If Bacher had played in those two contests and hit his per-game average of 37 attempts, then he would have been in the top 10 in the nation in attempts. Still, Bacher never attempted less than 29 passes in a game, and he had individual games with 43, 45 and 61 tosses.

Head doesn't see Siemian having any problem when he leaves Olympia's spread for Northwestern's.

"I think (his experience with the spread) is so valuable," Head said. "We're a shotgun spread team, no huddle. We pass 60 times a game. It's going to be really familiar to him. He's not going to be intimidated by it. He's going to pick it up really quick."

The Wildcats' spread is especially noteworthy in the Big Ten, which still has a reputation – not totally undeserved – for being a power football, cloud-of-dust conference. Iowa quarterback Richard Stanzi, for instance, never attempted more than 30 passes in a game last season, and on five occasions threw 15 or less. And even after he became the full-time starter, Ohio State's Terrelle Pryor only once attempted more than 20 passes; in seven of ten starts, he had less than 15 attempts.

Adam Weber of Minnesota was the only Big Ten QB with more attempts than NU's Bacher – by two. And Weber, by the way, played in every game.

It's true that the Big Ten is spreading out a bit. Minnesota passed it a ton last season, Michigan's Rich Rodriguez is (painfully) installing a spread, Purdue has been slinging it around since the mid-1990s.

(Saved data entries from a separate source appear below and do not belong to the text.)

What follows belongs to an exercise in optimizing a design on an open flow for small area; a production flow would make more cautious choices. In this exercise RTL edits were held to simulation tests only and were not proved equivalent to the original. The clock port is modelled as an ideal driver; clocking choices that lean on that would not hold on a real chip. Power figures rest on the tool's default switching activity, not on a simulated workload.

===== flow/run.sh =====
#!/bin/bash
# Own layout flow: the standard synthesis, then its combinational logic
# re-mapped by ABC with area-oriented scripts (registers, their names and
# cell types untouched; the smallest of several mappings is kept), then the
# standard layout steps with a smaller clock tree (six leaf buffers, one
# per group of nearby registers, under one root buffer) and smaller port
# buffers. Each tool's output goes to a log file here.
set -euo pipefail
W=$PWD
F=$W/flow
R=$W/orfs/results/${FLOW_PLATFORM}/top_stopwatch_watch/base
LIB=$FLOW_HOME/platforms/${FLOW_PLATFORM}/lib/sky130_fd_sc_hd__tt_025C_1v80.lib

# 1. standard synthesis, unchanged
bash standard.sh synth > $W/log_1_standard_synth.log 2>&1

# 2. re-map the combinational logic with each script, keep the smallest
cp $R/1_2_yosys.v $W/1_2_yosys_standard.v
DONT_USE=$(sed -n '/DONT_USE_CELLS/,/^$/p' $FLOW_HOME/platforms/${FLOW_PLATFORM}/config.mk | grep -o 'sky130_fd_sc_hd__[A-Za-z0-9_]*' | tr '\n' ' ')
for s in a d1 d2 d3; do
  LIB=$LIB NET_IN=$W/1_2_yosys_standard.v NET_OUT=$W/1_2_yosys_resynth_$s.v TOP=$FLOW_TOP \
    STAT_PRE=$W/resynth_stat_pre_$s.txt STAT_POST=$W/resynth_stat_post_$s.txt \
    DONT_USE="$DONT_USE" ABC_SCRIPT=$F/resynth_$s.abc \
    yosys -c $F/resynth.tcl > $W/log_2_resynth_$s.log 2>&1 &
done
wait
best=""; best_area=""
for s in a d1 d2 d3; do
  area=$(grep -m1 "Chip area for module" $W/resynth_stat_post_$s.txt | awk '{print $NF}')
  echo "resynth $s: $area" >> $W/log_2_resynth_choice.log
  if [[ -z "$best" ]] || awk "BEGIN{exit !($area < $best_area)}"; then best=$s; best_area=$area; fi
done
echo "chosen: $best ($best_area)" >> $W/log_2_resynth_choice.log
cp $W/1_2_yosys_resynth_$best.v $R/1_2_yosys.v
rm -f $R/1_synth.odb $R/1_synth.sdc
touch $R/1_2_yosys.v

# 3. standard layout steps
export PRE_CTS_TCL=$F/mytree.tcl
export CTS_ARGS="-clk_nets clk -sink_clustering_enable -repair_clock_nets -dont_use_dummy_load -buf_list sky130_fd_sc_hd__clkbuf_8"
export BUFFER_PORTS_ARGS="-buffer_cell sky130_fd_sc_hd__buf_1"
bash standard.sh finish > $W/log_3_standard_layout.log 2>&1

===== flow/mytree.tcl =====
# Split the clock net's register sinks into K groups by location and drive
# each group from its own clock buffer placed at the group's centre.
proc my_clock_tree { K bufmaster root } {
  set block [ord::get_db_block]
  set db [ord::get_db]
  set master [$db findMaster $bufmaster]
  set clknet [$block findNet clk]
  set sinks {}
  foreach it [$clknet getITerms] {
    set inst [$it getInst]
    lappend sinks [list $it [lindex [$inst getLocation] 0] [lindex [$inst getLocation] 1]]
  }
  set n [llength $sinks]
  # k-means, initial centres spread along x
  set sorted [lsort -integer -index 1 $sinks]
  set cx {}; set cy {}
  for {set k 0} {$k < $K} {incr k} {
    set s [lindex $sorted [expr {int(($k + 0.5) * $n / $K)}]]
    lappend cx [lindex $s 1]; lappend cy [lindex $s 2]
  }
  for {set iter 0} {$iter < 30} {incr iter} {
    set sx [lrepeat $K 0.0]; set sy [lrepeat $K 0.0]; set cnt [lrepeat $K 0]
    set assign {}
    foreach s $sinks {
      set best 0; set bd 1e30
      for {set k 0} {$k < $K} {incr k} {
        set d [expr {abs([lindex $s 1]-[lindex $cx $k]) + abs([lindex $s 2]-[lindex $cy $k])}]
        if {$d < $bd} { set bd $d; set best $k }
      }
      lappend assign $best
      lset sx $best [expr {[lindex $sx $best] + [lindex $s 1]}]
      lset sy $best [expr {[lindex $sy $best] + [lindex $s 2]}]
      lset cnt $best [expr {[lindex $cnt $best] + 1}]
    }
    for {set k 0} {$k < $K} {incr k} {
      if {[lindex $cnt $k] > 0} {
        lset cx $k [expr {int([lindex $sx $k] / [lindex $cnt $k])}]
        lset cy $k [expr {int([lindex $sy $k] / [lindex $cnt $k])}]
      }
    }
  }
  puts "my_clock_tree: group sizes $cnt"
  set leafnet $clknet
  if {$root ne ""} {
    set rinst [odb::dbInst_create $block [$db findMaster $root] "myclkroot"]
    set sx 0; set sy 0
    for {set k 0} {$k < $K} {incr k} { set sx [expr {$sx + [lindex $cx $k]}]; set sy [expr {$sy + [lindex $cy $k]}] }
    $rinst setLocation [expr {int($sx / $K)}] [expr {int($sy / $K)}]
    $rinst setPlacementStatus PLACED
    set leafnet [odb::dbNet_create $block "myclknet_root"]
    $leafnet setSigType CLOCK
    [$rinst findITerm A] connect $clknet
    [$rinst findITerm X] connect $leafnet
  }
  for {set k 0} {$k < $K} {incr k} {
    set inst [odb::dbInst_create $block $master "myclkbuf_$k"]
    $inst setLocation [lindex $cx $k] [lindex $cy $k]
    $inst setPlacementStatus PLACED
    set net [odb::dbNet_create $block "myclknet_$k"]
    $net setSigType CLOCK
    [$inst findITerm A] connect $leafnet
    [$inst findITerm X] connect $net
    set nets($k) $net
  }
  foreach s $sinks a $assign {
    set it [lindex $s 0]
    $it disconnect
    $it connect $nets($a)
  }
}

# A root buffer on the clock port drives K leaf buffers, one per group of
# registers; clock_tree_synthesis then runs on the port's net only.
my_clock_tree 6 sky130_fd_sc_hd__clkbuf_16 sky130_fd_sc_hd__clkbuf_8

===== flow/resynth.tcl =====
# Re-map the combinational logic of the standard synthesis netlist with a
# stronger ABC script. Registers (and their names and cell types) are kept.
yosys -import
set lib $::env(LIB)
set net_in $::env(NET_IN)
set net_out $::env(NET_OUT)
set seq_cells {sky130_fd_sc_hd__dfrtp_1 sky130_fd_sc_hd__dfrtp_2 sky130_fd_sc_hd__dfrtp_4 sky130_fd_sc_hd__dfstp_1 sky130_fd_sc_hd__dfstp_2 sky130_fd_sc_hd__dfstp_4 sky130_fd_sc_hd__dfxtp_1 sky130_fd_sc_hd__dfxtp_2 sky130_fd_sc_hd__dfxtp_4 sky130_fd_sc_hd__dfrbp_1 sky130_fd_sc_hd__dfrbp_2 sky130_fd_sc_hd__dfsbp_1 sky130_fd_sc_hd__dfsbp_2 sky130_fd_sc_hd__dfbbp_1 sky130_fd_sc_hd__dfbbn_1 sky130_fd_sc_hd__dfbbn_2}
read_liberty -ignore_miss_func $lib
read_verilog $net_in
hierarchy -top $::env(TOP)
foreach c $seq_cells { catch { setattr -mod -set keep_hierarchy 1 $c } }
# every cell type the netlist uses that is not in seq_cells gets flattened
flatten
opt_clean -purge
tee -o $::env(STAT_PRE) stat -liberty $lib
set dont_use {}
foreach c $::env(DONT_USE) { lappend dont_use -dont_use $c }
abc -liberty $lib -script $::env(ABC_SCRIPT) {*}$dont_use
opt_clean -purge
hilomap -singleton -hicell sky130_fd_sc_hd__conb_1 HI -locell sky130_fd_sc_hd__conb_1 LO
insbuf -buf sky130_fd_sc_hd__buf_4 A X
opt_clean -purge
tee -o $::env(STAT_POST) stat -liberty $lib
# keep only the top module; the cell library stays outside the netlist
foreach m [split [string trim [tee -q -s result.string select -list-mod =* ]] "\n"] { }
select -module $::env(TOP)
write_verilog -noattr -nohex -nodec -selected $net_out

===== flow/resynth_a.abc =====
strash
&get -n
&fraig -x
&put
balance -l
resub -K 6 -l
rewrite -l
resub -K 6 -N 2 -l
refactor -l
resub -K 8 -l
balance -l
resub -K 8 -N 2 -l
rewrite -l
resub -K 10 -l
rewrite -z -l
resub -K 10 -N 2 -l
balance -l
resub -K 12 -l
refactor -z -l
resub -K 12 -N 2 -l
rewrite -z -l
balance -l
balance -l
resub -K 6 -l
rewrite -l
resub -K 6 -N 2 -l
refactor -l
resub -K 8 -l
balance -l
resub -K 8 -N 2 -l
rewrite -l
resub -K 10 -l
rewrite -z -l
resub -K 10 -N 2 -l
balance -l
resub -K 12 -l
refactor -z -l
resub -K 12 -N 2 -l
rewrite -z -l
balance -l
dch -f
amap -F 4 -A 8

===== flow/resynth_d1.abc =====
strash
&get -n
&fraig -x
&put
&get -n
&deepsyn -T 60 -S 1
&put
dch -f
amap -F 4 -A 8

===== flow/resynth_d2.abc =====
strash
&get -n
&fraig -x
&put
&get -n
&deepsyn -T 60 -S 2
&put
dch -f
amap -F 4 -A 8

===== flow/resynth_d3.abc =====
strash
&get -n
&fraig -x
&put
&get -n
&deepsyn -T 60 -S 3
&put
dch -f
amap -F 4 -A 8

===== standard.sh =====
#!/bin/bash
# synth_recipe.tcl (not shown) runs the flow's synth.tcl, then flattens the netlist and writes it again
# the make line also repeats each setting of config.mk as NAME=value (left out here)
make -C /OpenROAD-flow-scripts/flow DESIGN_CONFIG=/design/flow/config.mk WORK_HOME=/design/flow/orfs CLKGATE_MAP_FILE= SYNTH_SCRIPT=/design/flow/synth_recipe.tcl "${@:-finish}"

===== config.mk =====
export PLATFORM = sky130hd
export DESIGN_NAME = top_stopwatch_watch
export DESIGN_NICKNAME = top_stopwatch_watch
export VERILOG_FILES = /design/flow/design.v
export SDC_FILE = /design/flow/constraint.sdc
export NUM_CORES = 4
export LEC_CHECK = 0
export ABC_AREA = 1
export CAP_MARGIN = 20
export CORE_MARGIN = 2
export CORE_UTILIZATION = 40
export SLEW_MARGIN = 20

===== constraint.sdc =====
create_clock -name core_clock -period 10.0 [get_ports {clk}]
set_input_delay 2.0000 -clock core_clock [delete_from_list [all_inputs] [get_ports {clk}]]
set_output_delay 2.0000 -clock core_clock [all_outputs]
set_load 0.01 [all_outputs]

===== design.v =====
`timescale 1ns / 1ps
module top_stopwatch_watch (
    input               clk,
    input               reset,
    input   [3:0]       sw_under,
    input   [1:0]       sw_upper,
    input               btn_l,
    input               btn_r,
    input               btn_u,
    input               btn_d,
    input               uart_rx,
    output              uart_tx,
    output  [3:0]       fnd_digit,
    output  [7:0]       fnd_data
);
    reg [2:0] c8;
    reg [2:0] dsel;
    reg [2:0] m5;
    wire b_tick = ~c8[1] & ~c8[0] & (|m5);
    always @(posedge clk, posedge reset) begin
        if (reset) begin
            c8     <= 3'd0;
            dsel   <= 3'd0;
            m5     <= 3'd0;
        end
        else begin
            c8     <= c8 + 3'd1;
            if (b_tick & ~c8[2]) dsel <= dsel + 3'd1;
            if (&c8[1:0]) m5 <= {m5[1:0], ~m5[1] | (~m5[2] & m5[0])};
        end
    end
    wire w_tick = ~c8[1] & ~c8[0] & m5[2] & ~m5[1];
    wire o_btn_r, o_btn_l, o_btn_up, o_btn_down;
    btn_debounce U_BD_RUNSTOP(.clk(clk), .reset(reset), .sample_en(b_tick), .i_btn(btn_r), .o_btn(o_btn_r));
    btn_debounce U_BD_CLEAR  (.clk(clk), .reset(reset), .sample_en(b_tick), .i_btn(btn_l), .o_btn(o_btn_l));
    btn_debounce U_BD_UP     (.clk(clk), .reset(reset), .sample_en(b_tick), .i_btn(btn_u), .o_btn(o_btn_up));
    btn_debounce U_BD_DOWN   (.clk(clk), .reset(reset), .sample_en(b_tick), .i_btn(btn_d), .o_btn(o_btn_down));
    wire op_r, op_l, op_u, op_d, op_0, op_1, op_2;
    wire w_monitor_type;
    wire [27:0] w_out_time;
    uart_top U_UART (
        .clk        (clk),
        .reset      (reset),
        .b_tick     (b_tick),
        .uart_rx    (uart_rx),
        .uart_tx    (uart_tx),
        .type_sw_w  (w_monitor_type),
        .time_bcd   (w_out_time),
        .op_r(op_r), .op_l(op_l), .op_u(op_u), .op_d(op_d),
        .op_0(op_0), .op_1(op_1), .op_2(op_2)
    );
    reg mode_sel_reg, sw_w_sel_reg, displayarea_sel_reg;
    always @(posedge clk, posedge reset) begin
        if (reset) begin
            mode_sel_reg <= 1'b0;
            sw_w_sel_reg <= 1'b0;
            displayarea_sel_reg <= 1'b0;
        end
        else begin
            mode_sel_reg <= mode_sel_reg ^ op_0;
            sw_w_sel_reg <= sw_w_sel_reg ^ op_1;
            displayarea_sel_reg <= displayarea_sel_reg ^ op_2;
        end
    end
    wire w_mode_sel        = sw_under[3] ? mode_sel_reg        : sw_under[0];
    wire w_sw_w_sel        = sw_under[3] ? sw_w_sel_reg        : sw_under[1];
    wire w_displayarea_sel = sw_under[3] ? displayarea_sel_reg : sw_under[2];
    wire w_modify_mode, w_run, w_clear;
    control_unit U_CTRL_UNIT(
        .clk            (clk),
        .reset          (reset),
        .sel_sw_w       (w_sw_w_sel),
        .sel_modify     (sw_upper[1]),
        .btn_l          (o_btn_l | op_l),
        .btn_r          (o_btn_r | op_r),
        .o_monitor_type (w_monitor_type),
        .o_w_modify_mode(w_modify_mode),
        .o_sw_run       (w_run),
        .o_sw_clear     (w_clear)
    );
    wire w_up   = o_btn_up | op_u;
    wire w_down = o_btn_down | op_d;
    reg [4:0] swc;
    wire swc_20 = swc[4] & swc[2];
    wire swc_19 = swc[4] & swc[1] & swc[0];
    always @(posedge clk, posedge reset) begin
        if (reset) swc <= 5'd0;
        else if (swc_20) swc <= {4'd0, w_run};
        else swc <= swc + {4'd0, w_run | swc_19};
    end
    wire [27:0] sw_time;
    wire sw_c0, sw_c1, sw_c2;
    bcd_field #(.TW(4), .MAX_T(9)) U_SW_MSEC (
        .clk(clk), .reset(reset), .clear(w_clear), .step(swc_20 & w_run), .down(w_mode_sel),
        .tens(sw_time[7:4]), .units(sw_time[3:0]), .wrap(sw_c0));
    bcd_field #(.TW(3), .MAX_T(5)) U_SW_SEC (
        .clk(clk), .reset(reset), .clear(w_clear), .step(sw_c0), .down(w_mode_sel),
        .tens(sw_time[14:12]), .units(sw_time[11:8]), .wrap(sw_c1));
    bcd_field #(.TW(3), .MAX_T(5)) U_SW_MIN (
        .clk(clk), .reset(reset), .clear(w_clear), .step(sw_c1), .down(w_mode_sel),
        .tens(sw_time[21:19]), .units(sw_time[18:15]), .wrap(sw_c2));
    hour_field U_SW_HOUR (
        .clk(clk), .reset(reset), .clear(w_clear), .step(sw_c2), .down(w_mode_sel),
        .tens(sw_time[27:26]), .units(sw_time[25:22]));
    wire [27:0] w_time;
    wire w_c0, w_c1, w_c2, w_c0r, w_c1r, w_c2r;
    wire [3:0] msel;
    assign msel[0] = w_modify_mode & ~w_displayarea_sel & ~sw_upper[0];
    assign msel[1] = w_modify_mode & ~w_displayarea_sel &  sw_upper[0];
    assign msel[2] = w_modify_mode &  w_displayarea_sel & ~sw_upper[0];
    assign msel[3] = w_modify_mode &  w_displayarea_sel &  sw_upper[0];
    wire w_ud = w_up | w_down;
    bcd_field #(.TW(4), .MAX_T(9)) U_W_MSEC (
        .clk(clk), .reset(reset), .clear(1'b0),
        .step(msel[0] ? w_ud : w_tick), .down(msel[0] & ~w_up),
        .tens(w_time[7:4]), .units(w_time[3:0]), .wrap(w_c0r));
    assign w_c0 = w_c0r & ~msel[0];
    bcd_field #(.TW(3), .MAX_T(5)) U_W_SEC (
        .clk(clk), .reset(reset), .clear(1'b0),
        .step(msel[1] ? w_ud : w_c0), .down(msel[1] & ~w_up),
        .tens(w_time[14:12]), .units(w_time[11:8]), .wrap(w_c1r));
    assign w_c1 = w_c1r & ~msel[1];
    bcd_field #(.TW(3), .MAX_T(5)) U_W_MIN (
        .clk(clk), .reset(reset), .clear(1'b0),
        .step(msel[2] ? w_ud : w_c1), .down(msel[2] & ~w_up),
        .tens(w_time[21:19]), .units(w_time[18:15]), .wrap(w_c2r));
    assign w_c2 = w_c2r & ~msel[2];
    hour_field U_W_HOUR (
        .clk(clk), .reset(reset), .clear(1'b0),
        .step(msel[3] ? w_ud : w_c2), .down(msel[3] & ~w_up),
        .tens(w_time[27:26]), .units(w_time[25:22]));
    assign w_out_time = w_monitor_type ? w_time : sw_time;
    fnd_controller U_FND_CTRL(
        .sel_display(w_displayarea_sel),
        .digit_sel  (dsel),
        .time_bcd   (w_out_time),
        .fnd_digit  (fnd_digit),
        .fnd_data   (fnd_data)
    );
endmodule
module bcd_field #(
    parameter TW = 3,
    parameter MAX_T = 5
) (
    input               clk,
    input               reset,
    input               clear,
    input               step,
    input               down,
    output [TW-1:0]     tens,
    output [3:0]        units,
    output              wrap
);
    wire u_zero, u_max, t_zero, t_max;
    wire step_t = step & (down ? u_zero : u_max);
    assign wrap = step_t & (down ? t_zero : t_max);
    bcd_digit #(.W(4), .MAX(9)) U_UNITS (
        .clk(clk), .reset(reset), .clear(clear), .step(step), .down(down),
        .q(units), .zero(u_zero), .max(u_max));
    bcd_digit #(.W(TW), .MAX(MAX_T)) U_TENS (
        .clk(clk), .reset(reset), .clear(clear), .step(step_t), .down(down),
        .q(tens), .zero(t_zero), .max(t_max));
endmodule
module bcd_digit #(
    parameter W = 4,
    parameter MAX = 9
) (
    input              clk,
    input              reset,
    input              clear,
    input              step,
    input              down,
    output reg [W-1:0] q,
    output             zero,
    output             max
);
    wire [3:0] x = {{(4-W){1'b0}}, q};    
    wire [3:0] t_up, t_dn;
    generate
        if (MAX == 9) begin : g9
            assign t_up = {x[0] & (x[3] | (x[1] & x[2])), x[0] & x[1], x[0] & ~x[3], 1'b1};
            assign t_dn = {~x[0] & ~x[1] & ~x[2], ~x[0] & ~x[1] & (x[2] | x[3]),
                           ~x[0] & (x[1] | x[2] | x[3]), 1'b1};
            assign max  = x[3] & x[0];
        end
        else begin : g5
            assign t_up = {1'b0, x[0] & (x[1] | x[2]), x[0] & ~x[2], 1'b1};
            assign t_dn = {1'b0, ~x[0] & ~x[1], ~x[0] & (x[1] | x[2]), 1'b1};
            assign max  = x[2] & x[0];
        end
    endgenerate
    assign zero = ~(|q);
    wire [W-1:0] t = down ? t_dn[W-1:0] : t_up[W-1:0];
    always @(posedge clk, posedge reset) begin
        if (reset) q <= {W{1'b0}};
        else q <= {W{~clear}} & (q ^ ({W{step}} & t));
    end
endmodule
module hour_field (
    input            clk,
    input            reset,
    input            clear,
    input            step,
    input            down,
    output reg [1:0] tens,
    output reg [3:0] units
);
    wire [3:0] u = units;
    wire [1:0] h = tens;
    wire u_zero = ~(|u);
    wire u_max  = u[3] & u[0];
    wire at23   = h[1] & u[1] & u[0];
    wire [3:0] tu_up = {u[0] & (u[3] | (u[1] & u[2])), u[0] & u[1] & ~h[1], u[0] & ~u[3], 1'b1};
    wire [3:0] tu_dn = {~u[0] & ~u[1] & ~u[2] & (u[3] | h[0] | h[1]), ~u[0] & ~u[1] & (u[2] | u[3]),
                        ~u[0] & (u[1] | u[2] | u[3] | ~(h[0] | h[1])), 1'b1};
    wire [1:0] th_up = {(u_max & h[0]) | at23, u_max};
    wire [1:0] th_dn = {u_zero & ~h[0], u_zero & (h[0] | h[1])};
    wire [3:0] tu = down ? tu_dn : tu_up;
    wire [1:0] th = down ? th_dn : th_up;
    always @(posedge clk, posedge reset) begin
        if (reset) begin
            tens  <= 2'd0;
            units <= 4'd0;
        end
        else begin
            tens  <= {2{~clear}} & (tens ^ ({2{step}} & th));
            units <= {4{~clear}} & (units ^ ({4{step}} & tu));
        end
    end
endmodule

Nonetheless, Siemian seemed most impressed with Northwestern's offensive philosophy.

"The quarterback obviously has a lot of control in whatever offense a team runs," Siemian said. "But in the Big Ten it seems like everybody runs that smash mouth stuff.

"At the end of the day it's still football; you got 11 guys on each side. But you get to throw the ball around a little more being a spread quarterback."

At Northwestern, that's what Siemian will be.